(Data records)
[Start of section]

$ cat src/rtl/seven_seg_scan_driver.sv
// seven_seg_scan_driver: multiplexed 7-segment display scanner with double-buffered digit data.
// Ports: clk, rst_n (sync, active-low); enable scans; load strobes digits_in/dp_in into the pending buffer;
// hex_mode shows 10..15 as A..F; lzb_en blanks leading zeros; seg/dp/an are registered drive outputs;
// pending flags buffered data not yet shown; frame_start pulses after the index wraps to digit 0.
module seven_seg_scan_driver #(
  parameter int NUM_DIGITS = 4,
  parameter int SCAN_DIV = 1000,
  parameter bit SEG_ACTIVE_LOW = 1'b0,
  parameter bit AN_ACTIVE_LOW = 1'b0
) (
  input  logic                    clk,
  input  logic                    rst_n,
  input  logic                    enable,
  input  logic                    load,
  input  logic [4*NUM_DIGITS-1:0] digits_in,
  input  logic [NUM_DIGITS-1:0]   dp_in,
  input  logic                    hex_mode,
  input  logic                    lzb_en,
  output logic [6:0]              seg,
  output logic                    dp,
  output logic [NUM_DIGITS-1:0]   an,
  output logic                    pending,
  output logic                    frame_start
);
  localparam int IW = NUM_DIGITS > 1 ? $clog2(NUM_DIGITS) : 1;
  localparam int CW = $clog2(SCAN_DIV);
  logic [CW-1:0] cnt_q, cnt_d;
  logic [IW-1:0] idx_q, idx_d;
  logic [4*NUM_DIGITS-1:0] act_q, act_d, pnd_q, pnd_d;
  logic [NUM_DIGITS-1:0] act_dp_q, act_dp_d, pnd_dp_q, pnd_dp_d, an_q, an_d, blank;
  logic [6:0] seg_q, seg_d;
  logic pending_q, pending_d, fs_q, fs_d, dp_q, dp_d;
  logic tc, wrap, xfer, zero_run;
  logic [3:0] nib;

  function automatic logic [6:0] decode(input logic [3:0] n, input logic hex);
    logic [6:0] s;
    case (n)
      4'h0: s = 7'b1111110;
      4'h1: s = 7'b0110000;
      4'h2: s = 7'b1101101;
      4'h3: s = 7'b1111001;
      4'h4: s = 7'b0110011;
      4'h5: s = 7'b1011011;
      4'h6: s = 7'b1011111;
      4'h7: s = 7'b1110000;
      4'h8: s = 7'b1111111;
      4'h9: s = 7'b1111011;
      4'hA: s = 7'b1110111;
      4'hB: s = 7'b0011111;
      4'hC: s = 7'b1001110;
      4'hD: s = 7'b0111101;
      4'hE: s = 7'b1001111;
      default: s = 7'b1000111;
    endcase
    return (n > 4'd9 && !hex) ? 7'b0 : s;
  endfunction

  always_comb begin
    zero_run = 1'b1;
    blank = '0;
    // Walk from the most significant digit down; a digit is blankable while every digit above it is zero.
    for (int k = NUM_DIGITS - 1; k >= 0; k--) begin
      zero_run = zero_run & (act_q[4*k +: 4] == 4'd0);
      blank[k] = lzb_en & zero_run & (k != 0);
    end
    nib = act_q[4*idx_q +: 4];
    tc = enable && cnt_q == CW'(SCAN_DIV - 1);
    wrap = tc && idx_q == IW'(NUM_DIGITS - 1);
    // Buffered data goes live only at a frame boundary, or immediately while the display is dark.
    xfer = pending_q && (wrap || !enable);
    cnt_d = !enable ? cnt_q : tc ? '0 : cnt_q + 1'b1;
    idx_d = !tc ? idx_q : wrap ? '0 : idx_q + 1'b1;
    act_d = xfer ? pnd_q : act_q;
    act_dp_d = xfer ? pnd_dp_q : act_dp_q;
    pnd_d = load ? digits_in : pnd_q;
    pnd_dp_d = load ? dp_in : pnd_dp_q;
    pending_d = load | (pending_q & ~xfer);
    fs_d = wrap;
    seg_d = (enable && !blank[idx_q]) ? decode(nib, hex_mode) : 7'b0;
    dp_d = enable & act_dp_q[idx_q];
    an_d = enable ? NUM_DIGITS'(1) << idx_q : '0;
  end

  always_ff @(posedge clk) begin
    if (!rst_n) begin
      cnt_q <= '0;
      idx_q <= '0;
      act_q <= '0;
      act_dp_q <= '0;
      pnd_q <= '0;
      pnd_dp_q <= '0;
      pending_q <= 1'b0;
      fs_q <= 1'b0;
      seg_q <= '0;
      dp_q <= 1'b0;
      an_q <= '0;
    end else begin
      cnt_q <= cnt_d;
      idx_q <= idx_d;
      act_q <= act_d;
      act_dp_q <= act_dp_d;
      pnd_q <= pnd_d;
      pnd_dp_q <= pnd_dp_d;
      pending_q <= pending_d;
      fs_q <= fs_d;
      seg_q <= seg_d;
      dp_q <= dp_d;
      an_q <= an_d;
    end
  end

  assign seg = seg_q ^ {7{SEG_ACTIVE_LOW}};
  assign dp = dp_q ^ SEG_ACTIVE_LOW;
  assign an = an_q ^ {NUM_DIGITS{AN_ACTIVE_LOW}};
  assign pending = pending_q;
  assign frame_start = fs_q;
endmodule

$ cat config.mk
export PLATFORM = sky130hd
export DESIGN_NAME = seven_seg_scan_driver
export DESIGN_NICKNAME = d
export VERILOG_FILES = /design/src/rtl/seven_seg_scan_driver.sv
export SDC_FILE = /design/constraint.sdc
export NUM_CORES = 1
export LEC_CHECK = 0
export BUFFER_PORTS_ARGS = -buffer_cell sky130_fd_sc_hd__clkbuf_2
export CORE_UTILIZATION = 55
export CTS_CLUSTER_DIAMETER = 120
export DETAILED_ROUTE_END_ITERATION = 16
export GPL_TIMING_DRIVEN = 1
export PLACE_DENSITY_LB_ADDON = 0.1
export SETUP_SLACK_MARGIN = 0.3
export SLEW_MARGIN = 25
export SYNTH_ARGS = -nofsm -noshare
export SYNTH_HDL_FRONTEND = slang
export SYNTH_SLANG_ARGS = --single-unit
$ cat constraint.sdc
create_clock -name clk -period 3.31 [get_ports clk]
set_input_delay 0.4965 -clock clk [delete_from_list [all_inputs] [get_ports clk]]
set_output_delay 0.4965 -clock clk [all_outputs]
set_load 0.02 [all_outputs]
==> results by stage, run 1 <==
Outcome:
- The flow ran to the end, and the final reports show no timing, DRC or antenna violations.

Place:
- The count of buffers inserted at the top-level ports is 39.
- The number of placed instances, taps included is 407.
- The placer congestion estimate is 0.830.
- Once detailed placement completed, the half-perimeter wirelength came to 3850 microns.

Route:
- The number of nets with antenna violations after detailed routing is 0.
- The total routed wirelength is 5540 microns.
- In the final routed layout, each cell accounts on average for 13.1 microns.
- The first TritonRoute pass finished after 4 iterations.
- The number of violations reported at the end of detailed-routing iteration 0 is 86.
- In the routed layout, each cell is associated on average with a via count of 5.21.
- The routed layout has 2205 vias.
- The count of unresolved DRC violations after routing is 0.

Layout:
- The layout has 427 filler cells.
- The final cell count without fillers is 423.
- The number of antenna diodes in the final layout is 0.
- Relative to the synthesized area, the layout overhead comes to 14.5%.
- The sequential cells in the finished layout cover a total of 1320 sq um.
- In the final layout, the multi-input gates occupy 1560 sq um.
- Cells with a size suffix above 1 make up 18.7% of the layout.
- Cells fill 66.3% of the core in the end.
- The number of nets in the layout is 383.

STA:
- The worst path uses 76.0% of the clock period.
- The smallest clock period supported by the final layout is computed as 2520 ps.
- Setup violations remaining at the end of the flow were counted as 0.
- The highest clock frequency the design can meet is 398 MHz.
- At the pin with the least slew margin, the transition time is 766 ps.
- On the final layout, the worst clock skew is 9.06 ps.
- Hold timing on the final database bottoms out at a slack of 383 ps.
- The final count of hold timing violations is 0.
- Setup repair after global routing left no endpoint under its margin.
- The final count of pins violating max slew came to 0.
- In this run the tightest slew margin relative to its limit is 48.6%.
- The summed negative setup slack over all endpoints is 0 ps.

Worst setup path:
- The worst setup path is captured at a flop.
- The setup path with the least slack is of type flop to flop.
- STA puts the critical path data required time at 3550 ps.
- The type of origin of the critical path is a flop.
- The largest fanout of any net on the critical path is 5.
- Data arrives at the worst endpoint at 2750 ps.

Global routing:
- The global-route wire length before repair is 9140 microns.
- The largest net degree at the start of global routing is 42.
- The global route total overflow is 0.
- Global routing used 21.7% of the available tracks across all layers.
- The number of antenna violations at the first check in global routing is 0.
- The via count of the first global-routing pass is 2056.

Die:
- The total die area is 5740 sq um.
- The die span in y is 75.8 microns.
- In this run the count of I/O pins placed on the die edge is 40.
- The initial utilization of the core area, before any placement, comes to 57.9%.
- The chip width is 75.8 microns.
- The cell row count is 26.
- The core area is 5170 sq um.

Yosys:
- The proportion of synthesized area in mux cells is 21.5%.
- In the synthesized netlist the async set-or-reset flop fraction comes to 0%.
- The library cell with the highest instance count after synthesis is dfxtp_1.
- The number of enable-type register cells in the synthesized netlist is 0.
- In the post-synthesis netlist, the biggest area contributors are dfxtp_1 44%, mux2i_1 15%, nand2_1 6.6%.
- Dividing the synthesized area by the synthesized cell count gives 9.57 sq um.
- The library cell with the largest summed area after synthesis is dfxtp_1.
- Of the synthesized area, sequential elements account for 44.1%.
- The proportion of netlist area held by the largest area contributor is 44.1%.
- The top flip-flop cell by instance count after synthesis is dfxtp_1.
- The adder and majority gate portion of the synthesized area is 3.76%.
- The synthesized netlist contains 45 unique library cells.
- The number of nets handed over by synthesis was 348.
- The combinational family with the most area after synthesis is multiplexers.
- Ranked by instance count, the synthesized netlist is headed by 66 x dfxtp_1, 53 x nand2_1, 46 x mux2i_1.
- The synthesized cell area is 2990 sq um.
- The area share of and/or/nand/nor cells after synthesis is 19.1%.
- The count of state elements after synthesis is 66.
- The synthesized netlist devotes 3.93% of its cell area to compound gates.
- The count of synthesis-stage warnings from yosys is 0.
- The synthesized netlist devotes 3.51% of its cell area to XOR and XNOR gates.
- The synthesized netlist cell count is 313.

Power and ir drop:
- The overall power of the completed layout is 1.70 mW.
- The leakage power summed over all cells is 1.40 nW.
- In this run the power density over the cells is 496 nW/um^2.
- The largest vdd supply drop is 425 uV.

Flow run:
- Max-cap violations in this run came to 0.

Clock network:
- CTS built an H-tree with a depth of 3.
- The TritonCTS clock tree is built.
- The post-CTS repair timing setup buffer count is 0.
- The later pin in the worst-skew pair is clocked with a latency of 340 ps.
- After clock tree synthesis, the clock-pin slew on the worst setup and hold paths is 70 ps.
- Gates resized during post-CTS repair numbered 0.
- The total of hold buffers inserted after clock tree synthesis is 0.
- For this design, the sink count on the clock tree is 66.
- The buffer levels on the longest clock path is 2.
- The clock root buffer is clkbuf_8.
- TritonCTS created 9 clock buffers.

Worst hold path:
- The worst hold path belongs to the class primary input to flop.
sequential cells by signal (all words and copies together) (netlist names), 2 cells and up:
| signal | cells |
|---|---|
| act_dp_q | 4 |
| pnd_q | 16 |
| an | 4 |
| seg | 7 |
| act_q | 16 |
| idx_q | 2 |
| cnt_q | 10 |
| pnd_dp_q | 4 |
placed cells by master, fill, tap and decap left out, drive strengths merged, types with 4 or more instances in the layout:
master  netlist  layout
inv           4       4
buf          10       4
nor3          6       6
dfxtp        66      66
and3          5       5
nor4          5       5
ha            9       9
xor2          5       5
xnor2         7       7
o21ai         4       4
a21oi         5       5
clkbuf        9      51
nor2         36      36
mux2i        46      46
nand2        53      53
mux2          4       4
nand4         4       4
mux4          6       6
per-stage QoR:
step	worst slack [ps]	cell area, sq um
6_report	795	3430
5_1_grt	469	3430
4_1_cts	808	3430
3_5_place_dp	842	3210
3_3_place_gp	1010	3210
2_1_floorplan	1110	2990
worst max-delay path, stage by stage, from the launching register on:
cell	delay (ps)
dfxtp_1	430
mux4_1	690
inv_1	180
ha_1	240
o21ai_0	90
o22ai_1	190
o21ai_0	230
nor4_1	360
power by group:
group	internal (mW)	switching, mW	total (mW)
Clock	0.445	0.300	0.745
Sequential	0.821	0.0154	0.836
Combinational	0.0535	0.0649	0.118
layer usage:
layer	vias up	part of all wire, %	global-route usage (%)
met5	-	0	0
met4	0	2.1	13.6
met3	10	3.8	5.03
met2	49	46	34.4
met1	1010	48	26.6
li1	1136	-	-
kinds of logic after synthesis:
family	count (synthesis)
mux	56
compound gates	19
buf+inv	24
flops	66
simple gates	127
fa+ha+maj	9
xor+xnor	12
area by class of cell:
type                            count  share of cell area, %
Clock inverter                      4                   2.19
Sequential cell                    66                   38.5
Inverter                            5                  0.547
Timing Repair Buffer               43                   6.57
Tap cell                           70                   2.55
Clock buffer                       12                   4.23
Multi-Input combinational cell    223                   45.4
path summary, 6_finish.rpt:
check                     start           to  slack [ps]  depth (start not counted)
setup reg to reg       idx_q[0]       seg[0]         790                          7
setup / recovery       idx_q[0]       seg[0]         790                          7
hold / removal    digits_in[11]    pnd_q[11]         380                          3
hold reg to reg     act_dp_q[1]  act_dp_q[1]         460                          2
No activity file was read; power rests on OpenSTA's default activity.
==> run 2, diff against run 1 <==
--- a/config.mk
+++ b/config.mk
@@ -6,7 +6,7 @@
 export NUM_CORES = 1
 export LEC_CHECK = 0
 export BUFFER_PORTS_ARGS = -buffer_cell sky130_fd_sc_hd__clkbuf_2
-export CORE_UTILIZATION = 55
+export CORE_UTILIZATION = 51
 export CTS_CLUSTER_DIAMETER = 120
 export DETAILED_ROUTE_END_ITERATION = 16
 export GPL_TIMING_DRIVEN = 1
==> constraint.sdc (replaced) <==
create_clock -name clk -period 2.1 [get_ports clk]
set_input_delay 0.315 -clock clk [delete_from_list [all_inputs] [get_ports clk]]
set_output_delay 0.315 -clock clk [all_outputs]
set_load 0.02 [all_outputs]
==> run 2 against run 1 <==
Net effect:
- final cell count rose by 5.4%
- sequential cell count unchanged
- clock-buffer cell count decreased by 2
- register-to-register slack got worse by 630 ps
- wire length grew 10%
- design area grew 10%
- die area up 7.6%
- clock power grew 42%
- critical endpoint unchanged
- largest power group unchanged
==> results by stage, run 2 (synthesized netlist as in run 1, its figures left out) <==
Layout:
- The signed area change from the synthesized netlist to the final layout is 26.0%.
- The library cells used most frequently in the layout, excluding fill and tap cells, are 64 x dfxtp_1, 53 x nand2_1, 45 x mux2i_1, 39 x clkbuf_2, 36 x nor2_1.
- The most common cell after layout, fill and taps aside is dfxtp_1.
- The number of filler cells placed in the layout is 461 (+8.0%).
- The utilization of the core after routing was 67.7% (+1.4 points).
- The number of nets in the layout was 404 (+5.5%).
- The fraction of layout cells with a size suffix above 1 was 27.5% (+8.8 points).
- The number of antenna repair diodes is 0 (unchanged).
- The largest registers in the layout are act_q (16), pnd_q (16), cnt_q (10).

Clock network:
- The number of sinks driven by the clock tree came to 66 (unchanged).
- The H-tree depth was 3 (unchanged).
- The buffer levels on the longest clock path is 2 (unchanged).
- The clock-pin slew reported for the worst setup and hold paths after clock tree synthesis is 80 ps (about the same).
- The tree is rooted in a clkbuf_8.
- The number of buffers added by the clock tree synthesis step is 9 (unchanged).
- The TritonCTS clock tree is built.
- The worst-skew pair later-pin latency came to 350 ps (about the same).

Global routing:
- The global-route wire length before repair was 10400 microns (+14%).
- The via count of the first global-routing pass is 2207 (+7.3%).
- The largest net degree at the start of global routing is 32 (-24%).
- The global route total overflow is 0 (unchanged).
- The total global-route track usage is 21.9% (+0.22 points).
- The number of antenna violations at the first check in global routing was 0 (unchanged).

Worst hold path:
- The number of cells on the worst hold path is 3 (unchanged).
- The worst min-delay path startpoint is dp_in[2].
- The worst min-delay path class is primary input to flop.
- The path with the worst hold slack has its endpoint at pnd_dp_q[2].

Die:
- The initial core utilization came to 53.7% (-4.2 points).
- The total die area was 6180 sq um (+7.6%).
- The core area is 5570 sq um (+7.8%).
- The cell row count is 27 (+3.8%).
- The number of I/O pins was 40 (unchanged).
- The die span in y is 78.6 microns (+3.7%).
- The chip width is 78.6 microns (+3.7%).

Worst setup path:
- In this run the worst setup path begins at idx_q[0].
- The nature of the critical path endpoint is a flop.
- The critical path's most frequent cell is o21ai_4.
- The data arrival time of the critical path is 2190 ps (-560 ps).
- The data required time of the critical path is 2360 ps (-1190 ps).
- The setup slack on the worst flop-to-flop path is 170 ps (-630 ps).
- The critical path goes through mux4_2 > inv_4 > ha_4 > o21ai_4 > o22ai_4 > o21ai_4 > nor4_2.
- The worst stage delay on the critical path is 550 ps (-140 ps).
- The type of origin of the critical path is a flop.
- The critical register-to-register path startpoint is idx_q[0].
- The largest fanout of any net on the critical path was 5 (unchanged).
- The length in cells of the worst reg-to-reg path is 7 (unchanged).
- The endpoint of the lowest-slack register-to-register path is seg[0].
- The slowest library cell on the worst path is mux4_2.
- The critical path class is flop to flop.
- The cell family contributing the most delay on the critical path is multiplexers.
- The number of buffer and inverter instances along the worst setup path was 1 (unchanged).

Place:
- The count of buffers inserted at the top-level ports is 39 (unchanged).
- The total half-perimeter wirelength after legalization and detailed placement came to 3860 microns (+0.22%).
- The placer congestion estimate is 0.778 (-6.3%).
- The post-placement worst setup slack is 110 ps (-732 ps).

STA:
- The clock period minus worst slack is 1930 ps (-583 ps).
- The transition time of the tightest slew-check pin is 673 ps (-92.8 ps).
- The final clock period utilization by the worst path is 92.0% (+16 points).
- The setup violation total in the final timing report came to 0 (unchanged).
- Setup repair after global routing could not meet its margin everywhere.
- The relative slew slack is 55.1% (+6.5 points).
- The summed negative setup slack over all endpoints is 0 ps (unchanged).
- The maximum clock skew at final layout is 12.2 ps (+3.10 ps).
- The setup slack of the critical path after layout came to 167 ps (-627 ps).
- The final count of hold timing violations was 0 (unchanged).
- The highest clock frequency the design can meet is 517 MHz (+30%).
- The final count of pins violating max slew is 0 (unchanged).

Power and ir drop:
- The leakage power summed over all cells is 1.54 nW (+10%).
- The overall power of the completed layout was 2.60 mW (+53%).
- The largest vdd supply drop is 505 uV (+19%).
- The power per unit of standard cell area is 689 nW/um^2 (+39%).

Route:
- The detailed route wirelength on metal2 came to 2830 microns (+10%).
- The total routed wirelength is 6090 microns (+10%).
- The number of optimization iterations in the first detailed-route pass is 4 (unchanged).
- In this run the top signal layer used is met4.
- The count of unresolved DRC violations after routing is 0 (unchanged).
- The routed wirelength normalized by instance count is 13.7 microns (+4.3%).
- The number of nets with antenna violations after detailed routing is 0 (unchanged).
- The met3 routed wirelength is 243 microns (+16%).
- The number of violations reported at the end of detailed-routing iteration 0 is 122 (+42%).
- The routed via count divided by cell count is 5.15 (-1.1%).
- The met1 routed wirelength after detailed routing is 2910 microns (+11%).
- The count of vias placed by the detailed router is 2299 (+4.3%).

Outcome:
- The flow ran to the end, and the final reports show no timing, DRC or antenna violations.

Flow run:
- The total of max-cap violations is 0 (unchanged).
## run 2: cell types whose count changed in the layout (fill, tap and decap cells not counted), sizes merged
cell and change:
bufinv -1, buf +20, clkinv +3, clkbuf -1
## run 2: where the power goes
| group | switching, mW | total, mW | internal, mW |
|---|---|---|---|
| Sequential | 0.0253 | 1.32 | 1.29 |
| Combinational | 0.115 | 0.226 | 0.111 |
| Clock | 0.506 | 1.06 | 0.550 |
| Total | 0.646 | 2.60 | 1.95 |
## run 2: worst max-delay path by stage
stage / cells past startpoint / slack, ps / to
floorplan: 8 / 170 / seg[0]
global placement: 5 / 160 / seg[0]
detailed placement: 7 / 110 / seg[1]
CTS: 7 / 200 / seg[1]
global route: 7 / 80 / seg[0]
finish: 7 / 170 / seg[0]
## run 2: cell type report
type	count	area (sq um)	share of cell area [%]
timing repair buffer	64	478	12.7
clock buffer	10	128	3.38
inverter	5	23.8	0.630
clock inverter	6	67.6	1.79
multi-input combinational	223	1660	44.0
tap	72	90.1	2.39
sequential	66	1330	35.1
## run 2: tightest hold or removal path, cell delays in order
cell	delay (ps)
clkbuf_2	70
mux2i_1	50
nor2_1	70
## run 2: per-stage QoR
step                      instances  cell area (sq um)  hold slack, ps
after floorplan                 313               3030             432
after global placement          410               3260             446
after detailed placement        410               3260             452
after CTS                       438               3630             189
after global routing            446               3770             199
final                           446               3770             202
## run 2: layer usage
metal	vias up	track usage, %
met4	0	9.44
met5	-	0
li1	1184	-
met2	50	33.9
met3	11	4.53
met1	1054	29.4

[End of section]
[Start of section]

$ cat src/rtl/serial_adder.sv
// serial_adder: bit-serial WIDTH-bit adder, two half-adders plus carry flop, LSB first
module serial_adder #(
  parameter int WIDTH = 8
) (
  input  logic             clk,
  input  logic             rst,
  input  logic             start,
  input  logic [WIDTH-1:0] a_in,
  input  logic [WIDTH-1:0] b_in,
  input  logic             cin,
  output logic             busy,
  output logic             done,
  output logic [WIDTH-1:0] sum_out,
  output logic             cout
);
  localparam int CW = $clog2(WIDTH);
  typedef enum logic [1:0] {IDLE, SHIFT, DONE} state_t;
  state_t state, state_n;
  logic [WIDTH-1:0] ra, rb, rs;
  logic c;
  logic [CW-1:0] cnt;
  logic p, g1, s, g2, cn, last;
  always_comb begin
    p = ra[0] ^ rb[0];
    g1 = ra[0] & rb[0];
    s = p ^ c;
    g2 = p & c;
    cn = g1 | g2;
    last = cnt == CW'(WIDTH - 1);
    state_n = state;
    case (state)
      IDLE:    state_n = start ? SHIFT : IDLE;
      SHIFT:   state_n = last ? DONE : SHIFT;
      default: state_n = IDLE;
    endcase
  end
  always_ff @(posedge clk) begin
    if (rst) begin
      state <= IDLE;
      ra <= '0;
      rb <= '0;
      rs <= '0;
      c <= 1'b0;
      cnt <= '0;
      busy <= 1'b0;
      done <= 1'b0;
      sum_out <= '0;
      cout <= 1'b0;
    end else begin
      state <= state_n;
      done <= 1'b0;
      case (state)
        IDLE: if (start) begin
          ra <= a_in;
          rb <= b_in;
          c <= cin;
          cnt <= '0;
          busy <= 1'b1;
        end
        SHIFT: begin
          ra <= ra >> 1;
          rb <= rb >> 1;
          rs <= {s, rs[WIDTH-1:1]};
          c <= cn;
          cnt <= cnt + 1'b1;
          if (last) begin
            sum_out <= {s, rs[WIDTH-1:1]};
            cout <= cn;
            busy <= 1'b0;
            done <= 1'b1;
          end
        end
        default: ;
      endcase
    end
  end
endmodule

[End of section]

If a line of the data contains the string "finished", count it; then give the total alone.

2